**What is needed**
Across the entries below, how many lines contain the string "total"? Give only the count.

**Provided entries**
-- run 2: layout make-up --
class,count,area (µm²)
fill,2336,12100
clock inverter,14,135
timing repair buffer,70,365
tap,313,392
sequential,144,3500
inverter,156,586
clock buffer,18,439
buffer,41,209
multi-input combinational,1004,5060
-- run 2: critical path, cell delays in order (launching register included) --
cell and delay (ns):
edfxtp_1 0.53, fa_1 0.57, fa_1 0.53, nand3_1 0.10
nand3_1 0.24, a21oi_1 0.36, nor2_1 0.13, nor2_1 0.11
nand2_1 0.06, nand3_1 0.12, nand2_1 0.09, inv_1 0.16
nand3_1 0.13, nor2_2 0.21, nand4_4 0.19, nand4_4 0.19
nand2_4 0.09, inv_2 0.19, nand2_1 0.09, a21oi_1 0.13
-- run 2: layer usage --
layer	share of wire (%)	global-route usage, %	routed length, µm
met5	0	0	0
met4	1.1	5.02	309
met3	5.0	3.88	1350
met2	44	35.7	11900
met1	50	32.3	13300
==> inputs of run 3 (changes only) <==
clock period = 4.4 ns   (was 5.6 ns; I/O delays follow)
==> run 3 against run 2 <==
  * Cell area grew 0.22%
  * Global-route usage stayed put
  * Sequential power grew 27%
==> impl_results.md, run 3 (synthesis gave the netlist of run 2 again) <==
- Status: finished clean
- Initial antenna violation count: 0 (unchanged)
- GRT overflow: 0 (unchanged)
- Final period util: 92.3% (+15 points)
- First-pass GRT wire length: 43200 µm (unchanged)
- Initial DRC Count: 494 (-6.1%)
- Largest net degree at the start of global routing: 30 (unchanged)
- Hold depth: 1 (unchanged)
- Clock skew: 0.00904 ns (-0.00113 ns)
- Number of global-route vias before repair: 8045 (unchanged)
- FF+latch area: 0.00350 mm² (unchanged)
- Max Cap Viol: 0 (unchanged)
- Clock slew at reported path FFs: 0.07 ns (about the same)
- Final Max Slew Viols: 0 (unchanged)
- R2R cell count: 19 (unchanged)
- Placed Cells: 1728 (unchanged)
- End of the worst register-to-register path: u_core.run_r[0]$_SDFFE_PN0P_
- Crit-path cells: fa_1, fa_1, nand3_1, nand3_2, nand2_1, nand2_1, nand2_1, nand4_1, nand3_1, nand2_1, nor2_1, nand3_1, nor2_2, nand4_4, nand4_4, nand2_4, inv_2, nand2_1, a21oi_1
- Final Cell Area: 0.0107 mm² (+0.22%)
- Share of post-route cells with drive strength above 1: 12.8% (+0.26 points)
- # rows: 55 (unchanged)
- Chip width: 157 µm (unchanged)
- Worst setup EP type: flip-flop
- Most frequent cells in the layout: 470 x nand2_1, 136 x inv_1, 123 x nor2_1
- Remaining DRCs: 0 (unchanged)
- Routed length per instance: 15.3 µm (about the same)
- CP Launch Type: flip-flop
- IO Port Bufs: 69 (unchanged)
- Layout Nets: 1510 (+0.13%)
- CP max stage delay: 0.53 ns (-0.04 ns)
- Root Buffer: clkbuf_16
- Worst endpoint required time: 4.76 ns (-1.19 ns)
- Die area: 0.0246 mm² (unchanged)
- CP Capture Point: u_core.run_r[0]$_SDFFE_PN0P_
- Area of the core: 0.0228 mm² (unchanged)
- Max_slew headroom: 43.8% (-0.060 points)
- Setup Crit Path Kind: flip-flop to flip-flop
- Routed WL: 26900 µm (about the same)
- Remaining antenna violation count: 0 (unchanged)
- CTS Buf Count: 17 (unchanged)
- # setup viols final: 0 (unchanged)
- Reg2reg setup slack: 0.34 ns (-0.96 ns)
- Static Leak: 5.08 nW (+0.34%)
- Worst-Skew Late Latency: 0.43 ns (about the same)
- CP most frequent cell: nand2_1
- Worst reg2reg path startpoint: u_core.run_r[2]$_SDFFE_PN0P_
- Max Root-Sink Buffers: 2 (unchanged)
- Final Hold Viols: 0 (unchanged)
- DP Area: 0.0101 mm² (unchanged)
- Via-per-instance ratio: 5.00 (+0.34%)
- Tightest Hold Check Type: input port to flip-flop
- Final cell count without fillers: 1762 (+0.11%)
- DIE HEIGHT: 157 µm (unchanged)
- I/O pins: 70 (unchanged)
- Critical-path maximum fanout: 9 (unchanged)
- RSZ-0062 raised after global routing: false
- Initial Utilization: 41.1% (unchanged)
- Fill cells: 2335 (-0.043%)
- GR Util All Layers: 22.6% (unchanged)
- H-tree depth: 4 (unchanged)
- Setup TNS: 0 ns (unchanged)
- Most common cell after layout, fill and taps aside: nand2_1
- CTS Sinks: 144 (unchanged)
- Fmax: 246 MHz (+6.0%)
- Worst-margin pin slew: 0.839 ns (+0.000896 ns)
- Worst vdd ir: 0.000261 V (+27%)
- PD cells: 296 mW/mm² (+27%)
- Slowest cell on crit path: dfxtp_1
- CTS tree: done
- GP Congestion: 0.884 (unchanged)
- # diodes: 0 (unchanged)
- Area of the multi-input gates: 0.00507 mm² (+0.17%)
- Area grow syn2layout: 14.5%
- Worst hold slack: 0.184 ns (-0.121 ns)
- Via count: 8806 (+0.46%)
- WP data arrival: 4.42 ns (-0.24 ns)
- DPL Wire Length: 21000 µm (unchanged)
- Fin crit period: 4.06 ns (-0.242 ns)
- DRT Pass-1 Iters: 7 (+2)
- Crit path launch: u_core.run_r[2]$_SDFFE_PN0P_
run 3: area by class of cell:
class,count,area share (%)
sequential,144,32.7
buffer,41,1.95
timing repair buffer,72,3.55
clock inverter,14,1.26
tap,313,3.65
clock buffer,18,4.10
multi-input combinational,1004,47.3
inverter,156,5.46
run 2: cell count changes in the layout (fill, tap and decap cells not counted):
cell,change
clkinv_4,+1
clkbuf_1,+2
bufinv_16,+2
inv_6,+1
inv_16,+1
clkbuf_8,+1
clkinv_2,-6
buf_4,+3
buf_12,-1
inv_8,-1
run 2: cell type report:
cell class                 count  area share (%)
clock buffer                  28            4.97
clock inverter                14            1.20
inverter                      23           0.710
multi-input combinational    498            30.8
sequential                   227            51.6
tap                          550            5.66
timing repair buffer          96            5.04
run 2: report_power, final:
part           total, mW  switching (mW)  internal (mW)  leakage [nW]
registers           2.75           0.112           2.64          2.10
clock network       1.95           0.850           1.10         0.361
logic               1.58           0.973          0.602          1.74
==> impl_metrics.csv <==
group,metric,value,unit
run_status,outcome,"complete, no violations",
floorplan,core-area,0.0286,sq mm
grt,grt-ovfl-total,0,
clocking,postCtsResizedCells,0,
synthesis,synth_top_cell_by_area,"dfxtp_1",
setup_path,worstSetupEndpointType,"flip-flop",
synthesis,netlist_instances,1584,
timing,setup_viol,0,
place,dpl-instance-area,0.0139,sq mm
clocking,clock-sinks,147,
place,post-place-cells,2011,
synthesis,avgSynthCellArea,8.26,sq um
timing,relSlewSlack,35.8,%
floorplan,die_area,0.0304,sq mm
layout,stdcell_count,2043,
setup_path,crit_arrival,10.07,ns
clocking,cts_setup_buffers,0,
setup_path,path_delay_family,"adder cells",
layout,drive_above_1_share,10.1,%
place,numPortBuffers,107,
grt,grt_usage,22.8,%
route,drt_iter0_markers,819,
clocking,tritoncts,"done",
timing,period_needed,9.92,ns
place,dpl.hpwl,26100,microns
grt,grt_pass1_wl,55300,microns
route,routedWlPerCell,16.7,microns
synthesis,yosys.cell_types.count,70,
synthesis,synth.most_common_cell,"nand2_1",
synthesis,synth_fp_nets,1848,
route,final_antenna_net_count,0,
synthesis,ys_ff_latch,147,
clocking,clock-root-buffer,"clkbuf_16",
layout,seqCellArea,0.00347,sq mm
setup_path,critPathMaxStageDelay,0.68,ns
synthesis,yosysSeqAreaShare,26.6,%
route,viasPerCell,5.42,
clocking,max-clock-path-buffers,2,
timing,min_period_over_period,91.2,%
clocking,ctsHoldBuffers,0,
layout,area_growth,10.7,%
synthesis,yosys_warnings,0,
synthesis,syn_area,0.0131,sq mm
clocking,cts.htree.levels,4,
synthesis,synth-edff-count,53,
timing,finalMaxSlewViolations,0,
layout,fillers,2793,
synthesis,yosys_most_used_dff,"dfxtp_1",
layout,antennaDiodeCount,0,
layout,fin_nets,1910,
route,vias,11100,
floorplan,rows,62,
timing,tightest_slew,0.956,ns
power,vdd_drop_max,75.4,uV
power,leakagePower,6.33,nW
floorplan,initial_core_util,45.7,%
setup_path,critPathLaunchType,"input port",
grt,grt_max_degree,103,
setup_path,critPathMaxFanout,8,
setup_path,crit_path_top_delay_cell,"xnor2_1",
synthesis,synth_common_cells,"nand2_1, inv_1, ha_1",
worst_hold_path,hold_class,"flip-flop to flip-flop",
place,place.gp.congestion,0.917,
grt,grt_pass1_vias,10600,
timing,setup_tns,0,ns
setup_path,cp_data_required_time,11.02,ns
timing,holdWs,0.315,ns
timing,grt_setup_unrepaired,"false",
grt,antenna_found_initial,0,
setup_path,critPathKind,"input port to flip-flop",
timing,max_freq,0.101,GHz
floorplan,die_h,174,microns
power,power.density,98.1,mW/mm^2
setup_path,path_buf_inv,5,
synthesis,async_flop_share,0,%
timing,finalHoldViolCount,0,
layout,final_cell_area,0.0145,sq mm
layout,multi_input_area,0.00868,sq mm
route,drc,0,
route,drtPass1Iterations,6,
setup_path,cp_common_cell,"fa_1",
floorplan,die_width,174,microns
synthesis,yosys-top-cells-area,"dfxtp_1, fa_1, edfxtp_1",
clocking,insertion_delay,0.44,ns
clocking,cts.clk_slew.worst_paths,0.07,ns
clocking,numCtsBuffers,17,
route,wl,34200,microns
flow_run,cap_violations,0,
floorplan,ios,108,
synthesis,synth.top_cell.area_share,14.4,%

**Exercise answer**
2